I would have reported that guy to his state law board. Law boards tend to be concerned about behavior like his from their members. Or I would have replaced any stones in that ring with fakes, and then given it back. Either way, really. You're a better person than I am, obviously.

Compcat

SunSpotBaby said...

Well, I think your Pitiful Pearl story topped my Pitiful Pearl story.... My ex left me for my best friend (we had been married for 20 years) AND got custody of all our friends because they were all drinkers and I wasn't!! But at least I got the house (and 50% of his pension), with which I bought a bigger and better house.

Your story also brought a tear to my eye.

ADW said...

You are such a kind and gracious person - or so it seems.

I have to say that I look forward to your posts more and more now and I can't wait for you to write a full length novel. If ever there was a person who SHOULD be writing, it is you. And your faithful readers can all say that they "knew" you back when.

Hearts
ADW

Subservient No More said...

I do hope in real life that I'm kind and gracious and that I just don't seem that way in stories. And thank you.

Anonymous said...

You are, quite simply, a poet in prose. And wise beyond your years.

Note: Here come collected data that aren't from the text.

$ cat src/rtl/apb_periph_node_if.sv
// Upstream APB bus bundle for the peripheral node.
// The master modport drives the request and the slave modport drives the response.
interface apb_periph_node_if #(
    parameter int ADDR_W = 32,
    parameter int DATA_W = 32
) ();
    logic [ADDR_W-1:0] paddr;
    logic [DATA_W-1:0] pwdata;
    logic              pwrite;
    logic              psel;
    logic              penable;
    logic [DATA_W-1:0] prdata;
    logic              pready;
    logic              pslverr;

    modport master (
        output paddr, pwdata, pwrite, psel, penable,
        input  prdata, pready, pslverr
    );

    modport slave (
        input  paddr, pwdata, pwrite, psel, penable,
        output prdata, pready, pslverr
    );
endinterface

$ cat src/rtl/apb_periph_node.sv
// APB 1-to-N peripheral node with a runtime address map and a per-slave enable mask.
// All outputs are registered: every output register is loaded from the next-state
// decision, so each output lines up with the FSM state that it belongs to.
// Unmapped addresses and slaves that stall past the wait limit produce an error
// response, and a saturating counter records each such error.
module apb_periph_node #(
    parameter int NB_SLAVE       = 9,
    parameter int APB_ADDR_WIDTH = 32,
    parameter int APB_DATA_WIDTH = 32,
    parameter int TIMEOUT_CYCLES = 255,
    parameter int ERR_CNT_WIDTH  = 8
) (
    input  logic                                         clk_i,
    input  logic                                         rst_ni,
    input  logic [NB_SLAVE-1:0][APB_ADDR_WIDTH-1:0]      start_addr_i,
    input  logic [NB_SLAVE-1:0][APB_ADDR_WIDTH-1:0]      end_addr_i,
    input  logic [NB_SLAVE-1:0]                          slave_en_i,
    apb_periph_node_if.slave                             up,
    output logic [APB_ADDR_WIDTH-1:0]                    m_paddr_o,
    output logic [APB_DATA_WIDTH-1:0]                    m_pwdata_o,
    output logic                                         m_pwrite_o,
    output logic [NB_SLAVE-1:0]                          m_psel_o,
    output logic                                         m_penable_o,
    input  logic [NB_SLAVE-1:0][APB_DATA_WIDTH-1:0]      m_prdata_i,
    input  logic [NB_SLAVE-1:0]                          m_pready_i,
    input  logic [NB_SLAVE-1:0]                          m_pslverr_i,
    output logic                                         err_o,
    output logic                                         timeout_o,
    output logic [APB_ADDR_WIDTH-1:0]                    err_addr_o,
    output logic [ERR_CNT_WIDTH-1:0]                     err_cnt_o,
    input  logic                                         err_clr_i
);

    localparam int IDX_W = (NB_SLAVE > 1) ? $clog2(NB_SLAVE) : 1;
    localparam int TO_W  = (TIMEOUT_CYCLES > 1) ? $clog2(TIMEOUT_CYCLES) : 1;
    localparam bit TO_EN = (TIMEOUT_CYCLES != 0);
    localparam logic [TO_W-1:0] TO_MAX = TO_W'((TIMEOUT_CYCLES > 0) ? (TIMEOUT_CYCLES - 1) : 0);

    typedef enum logic [1:0] {
        IDLE   = 2'd0,
        SETUP  = 2'd1,
        ACCESS = 2'd2,
        RESP   = 2'd3
    } state_t;

    state_t                       state_r, state_s;
    logic [IDX_W-1:0]             idx_r, idx_s;
    logic [TO_W-1:0]              wait_cnt_r, wait_cnt_s;
    logic [APB_ADDR_WIDTH-1:0]    paddr_r;
    logic [APB_DATA_WIDTH-1:0]    pwdata_r;
    logic                         pwrite_r;
    logic [NB_SLAVE-1:0]          m_psel_r;
    logic                         m_penable_r;
    logic [APB_DATA_WIDTH-1:0]    prdata_r;
    logic                         pready_r;
    logic                         pslverr_r;
    logic                         err_r;
    logic                         timeout_r;
    logic [APB_ADDR_WIDTH-1:0]    err_addr_r;
    logic [ERR_CNT_WIDTH-1:0]     err_cnt_r;

    logic                         hit_s;
    logic [IDX_W-1:0]             hit_idx_s;
    logic                         cap_s;
    logic                         dec_err_s;
    logic                         to_err_s;
    logic                         resp_err_s;
    logic [APB_DATA_WIDTH-1:0]    resp_data_s;
    logic [APB_ADDR_WIDTH-1:0]    err_addr_s;

    // One-hot select vector for a stored slave index.
    function automatic logic [NB_SLAVE-1:0] onehot(input logic [IDX_W-1:0] idx);
        logic [NB_SLAVE-1:0] v;
        v = {NB_SLAVE{1'b0}};
        v[idx] = 1'b1;
        return v;
    endfunction

    // The address decoder scans from the highest index down, so when ranges overlap the lowest enabled index wins.
    always_comb begin
        hit_s     = 1'b0;
        hit_idx_s = {IDX_W{1'b0}};
        for (int i = NB_SLAVE - 1; i >= 0; i--) begin
            if (slave_en_i[i] && (up.paddr >= start_addr_i[i]) && (up.paddr <= end_addr_i[i])) begin
                hit_s     = 1'b1;
                hit_idx_s = IDX_W'(i);
            end else begin
                hit_idx_s = hit_idx_s;
            end
        end
    end

    // FSM state register, with the stored slave index and the wait counter.
    always_ff @(posedge clk_i) begin
        if (!rst_ni) begin
            state_r    <= IDLE;
            idx_r      <= {IDX_W{1'b0}};
            wait_cnt_r <= {TO_W{1'b0}};
        end else begin
            state_r    <= state_s;
            idx_r      <= idx_s;
            wait_cnt_r <= wait_cnt_s;
        end
    end

    // Next-state logic, plus the response and error values to load when RESP is entered.
    always_comb begin
        state_s     = state_r;
        idx_s       = idx_r;
        wait_cnt_s  = wait_cnt_r;
        cap_s       = 1'b0;
        dec_err_s   = 1'b0;
        to_err_s    = 1'b0;
        resp_err_s  = 1'b0;
        resp_data_s = {APB_DATA_WIDTH{1'b0}};
        err_addr_s  = paddr_r;
        case (state_r)
            IDLE: begin
                if (up.psel && !up.penable) begin
                    cap_s = 1'b1;
                    if (hit_s) begin
                        state_s = SETUP;
                        idx_s   = hit_idx_s;
                    end else begin
                        state_s    = RESP;
                        dec_err_s  = 1'b1;
                        resp_err_s = 1'b1;
                        err_addr_s = up.paddr;
                    end
                end else begin
                    state_s = IDLE;
                end
            end
            SETUP: begin
                state_s    = ACCESS;
                wait_cnt_s = {TO_W{1'b0}};
            end
            ACCESS: begin
                // If pready and the wait limit occur in the same cycle, pready is checked first and wins.
                if (m_pready_i[idx_r]) begin
                    state_s     = RESP;
                    resp_data_s = m_prdata_i[idx_r];
                    resp_err_s  = m_pslverr_i[idx_r];
                end else if (TO_EN && (wait_cnt_r == TO_MAX)) begin
                    state_s    = RESP;
                    to_err_s   = 1'b1;
                    resp_err_s = 1'b1;
                end else begin
                    wait_cnt_s = wait_cnt_r + TO_W'(1'b1);
                end
            end
            RESP: begin
                state_s = IDLE;
            end
            default: begin
                state_s = IDLE;
            end
        endcase
    end

    // Registered upstream response, downstream request and captured sideband.
    always_ff @(posedge clk_i) begin
        if (!rst_ni) begin
            paddr_r     <= {APB_ADDR_WIDTH{1'b0}};
            pwdata_r    <= {APB_DATA_WIDTH{1'b0}};
            pwrite_r    <= 1'b0;
            m_psel_r    <= {NB_SLAVE{1'b0}};
            m_penable_r <= 1'b0;
            prdata_r    <= {APB_DATA_WIDTH{1'b0}};
            pready_r    <= 1'b0;
            pslverr_r   <= 1'b0;
        end else begin
            if (cap_s) begin
                paddr_r  <= up.paddr;
                pwdata_r <= up.pwdata;
                pwrite_r <= up.pwrite;
            end else begin
                paddr_r  <= paddr_r;
                pwdata_r <= pwdata_r;
                pwrite_r <= pwrite_r;
            end
            if ((state_s == SETUP) || (state_s == ACCESS)) begin
                m_psel_r <= onehot(idx_s);
            end else begin
                m_psel_r <= {NB_SLAVE{1'b0}};
            end
            m_penable_r <= (state_s == ACCESS);
            pready_r    <= (state_s == RESP);
            pslverr_r   <= resp_err_s;
            prdata_r    <= resp_data_s;
        end
    end

    // Error pulses and bookkeeping. A clear overrides an error that arrives in the same cycle.
    always_ff @(posedge clk_i) begin
        if (!rst_ni) begin
            err_r      <= 1'b0;
            timeout_r  <= 1'b0;
            err_addr_r <= {APB_ADDR_WIDTH{1'b0}};
            err_cnt_r  <= {ERR_CNT_WIDTH{1'b0}};
        end else begin
            err_r     <= dec_err_s | to_err_s;
            timeout_r <= to_err_s;
            if (err_clr_i) begin
                err_addr_r <= {APB_ADDR_WIDTH{1'b0}};
                err_cnt_r  <= {ERR_CNT_WIDTH{1'b0}};
            end else if (dec_err_s || to_err_s) begin
                err_addr_r <= err_addr_s;
                if (err_cnt_r != {ERR_CNT_WIDTH{1'b1}}) begin
                    err_cnt_r <= err_cnt_r + ERR_CNT_WIDTH'(1'b1);
                end else begin
                    err_cnt_r <= err_cnt_r;
                end
            end else begin
                err_addr_r <= err_addr_r;
                err_cnt_r  <= err_cnt_r;
            end
        end
    end

    assign up.prdata   = prdata_r;
    assign up.pready   = pready_r;
    assign up.pslverr  = pslverr_r;
    assign m_paddr_o   = paddr_r;
    assign m_pwdata_o  = pwdata_r;
    assign m_pwrite_o  = pwrite_r;
    assign m_psel_o    = m_psel_r;
    assign m_penable_o = m_penable_r;
    assign err_o       = err_r;
    assign timeout_o   = timeout_r;
    assign err_addr_o  = err_addr_r;
    assign err_cnt_o   = err_cnt_r;

endmodule

$ cat src/flat_wrapper.sv
// flat-port wrapper written by rule: the top's interface ports become plain ports
module apb_periph_node_flat 
#(
    parameter int NB_SLAVE       = 9,
    parameter int APB_ADDR_WIDTH = 32,
    parameter int APB_DATA_WIDTH = 32,
    parameter int TIMEOUT_CYCLES = 255,
    parameter int ERR_CNT_WIDTH  = 8
)
  (clk_i, rst_ni, start_addr_i, end_addr_i, slave_en_i, m_paddr_o, m_pwdata_o, m_pwrite_o, m_psel_o, m_penable_o, m_prdata_i, m_pready_i, m_pslverr_i, err_o, timeout_o, err_addr_o, err_cnt_o, err_clr_i, up_paddr, up_pwdata, up_pwrite, up_psel, up_penable, up_prdata, up_pready, up_pslverr);
  apb_periph_node_if #(.ADDR_W(32), .DATA_W(32)) up_i ();
  input  logic clk_i;
  input  logic rst_ni;
  input  logic [NB_SLAVE-1:0][APB_ADDR_WIDTH-1:0] start_addr_i;
  input  logic [NB_SLAVE-1:0][APB_ADDR_WIDTH-1:0] end_addr_i;
  input  logic [NB_SLAVE-1:0] slave_en_i;
  output logic [APB_ADDR_WIDTH-1:0] m_paddr_o;
  output logic [APB_DATA_WIDTH-1:0] m_pwdata_o;
  output logic m_pwrite_o;
  output logic [NB_SLAVE-1:0] m_psel_o;
  output logic m_penable_o;
  input  logic [NB_SLAVE-1:0][APB_DATA_WIDTH-1:0] m_prdata_i;
  input  logic [NB_SLAVE-1:0] m_pready_i;
  input  logic [NB_SLAVE-1:0] m_pslverr_i;
  output logic err_o;
  output logic timeout_o;
  output logic [APB_ADDR_WIDTH-1:0] err_addr_o;
  output logic [ERR_CNT_WIDTH-1:0] err_cnt_o;
  input  logic err_clr_i;
  input wire logic [$bits(up_i.paddr)-1:0] up_paddr;
  input wire logic [$bits(up_i.pwdata)-1:0] up_pwdata;
  input wire logic [$bits(up_i.pwrite)-1:0] up_pwrite;
  input wire logic [$bits(up_i.psel)-1:0] up_psel;
  input wire logic [$bits(up_i.penable)-1:0] up_penable;
  output wire logic [$bits(up_i.prdata)-1:0] up_prdata;
  output wire logic [$bits(up_i.pready)-1:0] up_pready;
  output wire logic [$bits(up_i.pslverr)-1:0] up_pslverr;
  assign up_i.paddr = up_paddr;
  assign up_i.pwdata = up_pwdata;
  assign up_i.pwrite = up_pwrite;
  assign up_i.psel = up_psel;
  assign up_i.penable = up_penable;
  assign up_prdata = up_i.prdata;
  assign up_pready = up_i.pready;
  assign up_pslverr = up_i.pslverr;
  apb_periph_node #(.NB_SLAVE(NB_SLAVE), .APB_ADDR_WIDTH(APB_ADDR_WIDTH), .APB_DATA_WIDTH(APB_DATA_WIDTH), .TIMEOUT_CYCLES(TIMEOUT_CYCLES), .ERR_CNT_WIDTH(ERR_CNT_WIDTH)) u_core (.clk_i(clk_i), .rst_ni(rst_ni), .start_addr_i(start_addr_i), .end_addr_i(end_addr_i), .slave_en_i(slave_en_i), .up(up_i), .m_paddr_o(m_paddr_o), .m_pwdata_o(m_pwdata_o), .m_pwrite_o(m_pwrite_o), .m_psel_o(m_psel_o), .m_penable_o(m_penable_o), .m_prdata_i(m_prdata_i), .m_pready_i(m_pready_i), .m_pslverr_i(m_pslverr_i), .err_o(err_o), .timeout_o(timeout_o), .err_addr_o(err_addr_o), .err_cnt_o(err_cnt_o), .err_clr_i(err_clr_i));
endmodule
$ cat config.mk
export PLATFORM = sky130hd
export DESIGN_NAME = apb_periph_node_flat
export DESIGN_NICKNAME = d
export VERILOG_FILES = /design/src/rtl/apb_periph_node_if.sv /design/src/rtl/apb_periph_node.sv /design/src/flat_wrapper.sv
export SDC_FILE = /design/constraint.sdc
export NUM_CORES = 1
export LEC_CHECK = 0
export BUFFER_PORTS_ARGS = -buffer_cell sky130_fd_sc_hd__buf_2
export CORE_AREA = 4 4 426 428
export DETAILED_ROUTE_END_ITERATION = 6
export DIE_AREA = 0 0 430 432
export PLACE_DENSITY = 0.41
export SLEW_MARGIN = 40
export SYNTH_ARGS = -nofsm -noshare
export SYNTH_HDL_FRONTEND = slang
export SYNTH_SLANG_ARGS = --single-unit
$ cat constraint.sdc
create_clock -name clk_i -period 9.3 [get_ports clk_i]
set_input_delay 0.93 -clock clk_i [delete_from_list [all_inputs] [get_ports clk_i]]
set_output_delay 0.93 -clock clk_i [all_outputs]
set_load 0.05 [all_outputs]
* Word level (Yosys, flattened, before mapping)
Cells that the tools add are included.
Word-level totals: register bits 165, input bits 961, output and inout bits 151, logic and storage cells 130
Cells by class: add/sub/neg operators 2, magnitude comparators 21, equality and inequality tests 10, mux-type cells 50, bitwise operators 2, reductions and logical operators 30
Operator list (number):
- >= comparator 32 bit | 9
- <= comparator 32 bit | 9
- binary-select mux 32 bit (select 4 bit) | 1
- two-way mux 32 bit | 4
- two-way mux 4 bit | 12
- two-way mux 1 bit | 21
- logical AND 1 bit | 20
- adder 8 x 1 -> 8 bit (second input constant) | 2
- two-way mux 8 bit | 2
- one-hot mux 8 bit (2 select lines) | 1
- < comparator 4 x 5 -> 1 bit (second input constant) | 2
- binary-select mux 1 bit (select 4 bit) | 2
- equality test 2 bit (second input constant) | 4
- equality test 8 bit (second input constant) | 1
- two-way mux 2 bit | 4
- inequality test 8 bit (second input constant) | 1
- one-hot mux 2 bit (4 select lines) | 1
- AND reduction 3 bit | 2
- demux 1 bit (select 4 bit) | 1
- equality test 2 x 1 -> 1 bit (second input constant) | 2
- >= comparator 4 x 1 -> 1 bit (second input constant) | 1
- inequality test 2 bit (second input constant) | 2
- AND reduction 2 bit | 2
- zero test 2 bit | 1
- 7 further kinds | 8

* Longest topological paths before layout
word-level depth 19, mapped depth 15

* Least setup slack after synthesis
OpenSTA, ideal clock, no wires.
path type input port to flip-flop, start in up_paddr[0], end reg u_core.m_psel_r[8], in the netlist u_core.m_psel_o[8], arrival time 4.201 ns, data required time 9.212 ns, path slack 5.011 ns, stages on the path 15, cells stage by stage inv_1 -> ha_1 -> nand2b_1 -> a2111oi_0 -> or4_1 -> a31oi_1 -> a211o_1 -> a2bb2o_2 -> nor3b_4 -> nand2_1 -> o22ai_1 -> ha_1 -> nor2_1 -> o211ai_1 -> nor4b_2
On the way: elaborated cells on any way between the ends 69
RTL lines:
- from (decl) | line flat_wrapper.sv:30 | input wire logic [$bits(up_i.paddr)-1:0] up_paddr;
- >= comparator 32 bit | line apb_periph_node.sv:84 | if (slave_en_i[i] && (up.paddr >= start_addr_i[i]) && (up.paddr <= end_addr_i[i])) begin
- logical AND 1 bit (2 in series) | line apb_periph_node.sv:84
- two-way mux 1 bit (8 in series) | line apb_periph_node.sv:84
- two-way mux 1 bit * | line apb_periph_node.sv:84
- two-way mux 2 bit * | line apb_periph_node.sv:121 | if (hit_s) begin
- two-way mux 2 bit * | line apb_periph_node.sv:119 | if (up.psel && !up.penable) begin
- one-hot mux 2 bit (4 select lines) * | line apb_periph_node.sv:117 | case (state_r)
- via u_core.state_s[1] | line apb_periph_node.sv:46 | state_t state_r, state_s;
- equality test 2 x 1 -> 1 bit or equality test 2 bit (tied branches) | line apb_periph_node.sv:182 | if ((state_s == SETUP) || (state_s == ACCESS)) begin
- logical OR 1 bit * | line apb_periph_node.sv:182
- AND reduction 2 bit (no line) *
- to (signal assigned) | line apb_periph_node.sv:167 | m_psel_r <= {NB_SLAVE{1'b0}};
- to (signal assigned) | line apb_periph_node.sv:183 | m_psel_r <= onehot(idx_s);
- to (signal assigned) | line apb_periph_node.sv:185 | m_psel_r <= {NB_SLAVE{1'b0}};
- to (decl) | line apb_periph_node.sv:52 | logic [NB_SLAVE-1:0] m_psel_r;
The timed path passes the listed nets; every way through them passes the cells marked *. A chain may end at the register's enable or synchronous reset.

* Worst setup path in the final report
start in up_paddr[27], end reg u_core.m_psel_r[8], in the netlist u_core.m_psel_o[8]
The elaborated chain is that of the path after synthesis.

==> results.toml <==
[place]
place_congestion = 0.920
port_buffers = 1111
dp.final_hpwl_um = 149000
dpl_worst_slack_ns = 3.38

[synth]
async_flop_share_pct = 0
synth-seq-cells = 165
synth_edf_count = 0
ys_warn_count = 0
netlist_instances = 2974
ys_seq_area_share_pct = 14.6
synth_cell_type_count = 77
syn_area_um2 = 22700
syn_area_per_cell_um2 = 7.63
synth_nets = 4519
synthFlopType = "dfxtp_1"

[drt]
ant_nets = 0
routedWlPerCell_um = 26.7
first_pass_iters = 5
routed_wl_um = 173000
via_per_inst = 4.18
num_vias = 27100
first_iter_violations = 2152
drt_drc_violations_left = 0

[cts]
cts_tree = "done"
h-tree-depth = 4
cts_setup_buffers = 0
cts_buffer_depth = 2
cts_inserted_buffers = 17
cts.sinks = 165
cts-root-buf = "clkbuf_16"
path_clk_slew_ns = 0.08
hold_buffers = 0
clk_latency_ns = 0.47
cts_resized = 0

[critical_path]
arrival_ns = 5.70
worst_setup_path_end_kind = "flop"
start_kind = "input pin"
worstPathMaxFanout = 12
crit_type = "in2reg"
reg2reg_depth = 12
crit_required_ns = 9.69

[sta]
setup_viol = 0
finalMaxSlewViolations = 0
fmax_ghz = 0.188
finalHoldViolCount = 0
tightestPinTransition_ns = 0.958
holdWs_ns = 0.456
min_period_ns = 5.32
finalWorstSetupSlack_ns = 3.98
rsz0062_at_grt = "false"
slew_headroom_pct = 36.1
tns_ns = 0
skew_ns = 0.0138
post-route-period-util_pct = 57.2

[global_routing]
grt_util_all_layers_pct = 17.7
grt_pass1_wl_um = 225000
grt_pass1_vias = 26900
grt_start_max_net_pins = 64
grt-ovfl-total = 0
grt_antenna_before_repair = 103

[floorplanning]
core_area_um2 = 178000
chipHeight_um = 432
io_pins = 1112
die_x_um = 430
placement_rows = 155
die_area_um2 = 186000
initial_utilization_pct = 12.8

[pwr]
p_leak_uw = 0.0170
power_uw = 2920
worst_ir_drop_vdd_uv = 140
p_per_area_nw_per_um2 = 90.9

[flow_run]
maxCapViolations = 0

[cells_and_area]
fill_cells = 20400
nets = 5622
syn_to_final_growth_pct = 41.6
drive_gt1_share_pct = 31.8

[hold_path]
hold_path.class = "reg2reg"
hold_depth = 2

[outcome]
status = "completed"
-- final timing paths --
| path | startpoint | to | slack, ns |
|---|---|---|---|
| min | u_core.m_pwdata_o[18]$_SDFFE_PN0P_ | u_core.m_pwdata_o[18]$_SDFFE_PN0P_ | 0.46 |
| max | up_paddr[27] | u_core.m_psel_o[8]$_SDFF_PN0_ | 3.98 |
| min reg2reg | u_core.m_pwdata_o[18]$_SDFFE_PN0P_ | u_core.m_pwdata_o[18]$_SDFFE_PN0P_ | 0.46 |
| max reg2reg | u_core.idx_r[0]$_SDFF_PN0_ | u_core.err_cnt_o[5]$_SDFFE_PP0P_ | 5.43 |
-- metal layers --
| metal | vias to the layer above | GRT usage (%) | share of wire [%] |
|---|---|---|---|
| li1 | 12700 | - | - |
| met4 | 24 | 3.29 | 1.8 |
| met2 | 1128 | 28.6 | 46 |
| met5 | - | 0.546 | 0.22 |
| met1 | 13000 | 23.7 | 45 |
| met3 | 212 | 4.61 | 7.3 |
-- registers in the layout, indices dropped and copies added, names as in the netlist, 2 cells and up --
| name | cells |
|---|---|
| u_core.err_addr_o | 32 |
| u_core.m_paddr_o | 32 |
| u_core.m_pwdata_o | 32 |
| u_core.up.prdata | 32 |
| u_core.m_psel_o | 9 |
| u_core.err_cnt_o | 8 |
| u_core.wait_cnt_r | 8 |
| u_core.idx_r | 4 |
| u_core.state_r | 2 |
-- where the power goes --
part / switching [uW] / internal, uW / leakage (uW)
Combinational: 874 / 527 / 0.0153
Sequential: 22.2 / 730 / 0.00134
Clock: 361 / 404 / 0.000292
Total: 1260 / 1660 / 0.0170
-- cell families (layout without fill, tap and decap cells) --
group	Yosys count	count (layout)	share of synthesized area [%]
xor+xnor	5	5	0.193
buf+inv	660	1776	10.9
simple gates	815	815	17.0
fa+ha+maj	584	584	32.2
compound gates	674	674	18.1
other cells	0	32	0
mux	71	71	6.94
flops	165	165	14.6
-- per-stage QoR --
step,cells,instance area (um^2),util [%]
6_report,6477,32100,18.1
5_1_grt,6459,32100,18.0
4_1_cts,6444,32000,18.0
3_5_place_dp,6412,31400,17.7
3_3_place_gp,6407,31300,17.6
2_1_floorplan,2974,22700,-
-- synthesized netlist by cell type (8+ instances only) --
library cell	n	area [um^2]
o211ai_1	27	203
buf_1	13	48.8
or4_1	10	75.1
nand3_1	62	310
nor4_1	11	68.8
a21oi_1	346	1730
a311oi_1	32	280
ha_1	584	7310
or3_1	11	68.8
nand2b_1	13	81.3
a31oi_1	9	56.3
nor3_1	18	90.1
a211oi_1	22	165
dfxtp_1	165	3300
a2111oi_0	8	70.1
nor2b_1	18	113
and4_1	16	140
nor2_1	125	469
and3_1	13	81.3
mux4_2	68	1530
clkbuf_1	60	225
a221oi_1	15	131
nand4_1	88	551
a21o_1	44	330
nand2_1	395	1480
o21ai_0	95	475
inv_1	583	2190
-- final cells by class --
cell class | count | area (um^2) | area share, %
Clock buffer | 18 | 429 | 1.34
Inverter | 584 | 2190 | 6.83
Tap cell | 2355 | 2950 | 9.18
Timing Repair Buffer | 1160 | 5990 | 18.7
Sequential cell | 165 | 3310 | 10.3
Antenna cell | 32 | 80.1 | 0.249
Multi-Input combinational cell | 2149 | 17000 | 52.9
Clock inverter | 14 | 169 | 0.526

Congratulations on having such a wide readership. You deserve it.

misha said...

sorry that happened to you. evil is too nice a word for him. my best friend of many years once slept w/ my boyfriend. When I found out, I was shattered. Luckily I moved out of FL for a while. After a few years my heart was back together and stronger than ever. I understood much more that what doesn't kill you makes you stronger.

The_Ceiling said...

Aw, I love this post. Speaking of metaphors, I love artichokes and found a book in a used book store that compared eating an artichoke to getting to know a person in a relationship or friendship- you peel away the layers until you get to the heart. I found you through Violent Acres and I've been trying to read chronologically through the archives because I'm neurotic like that.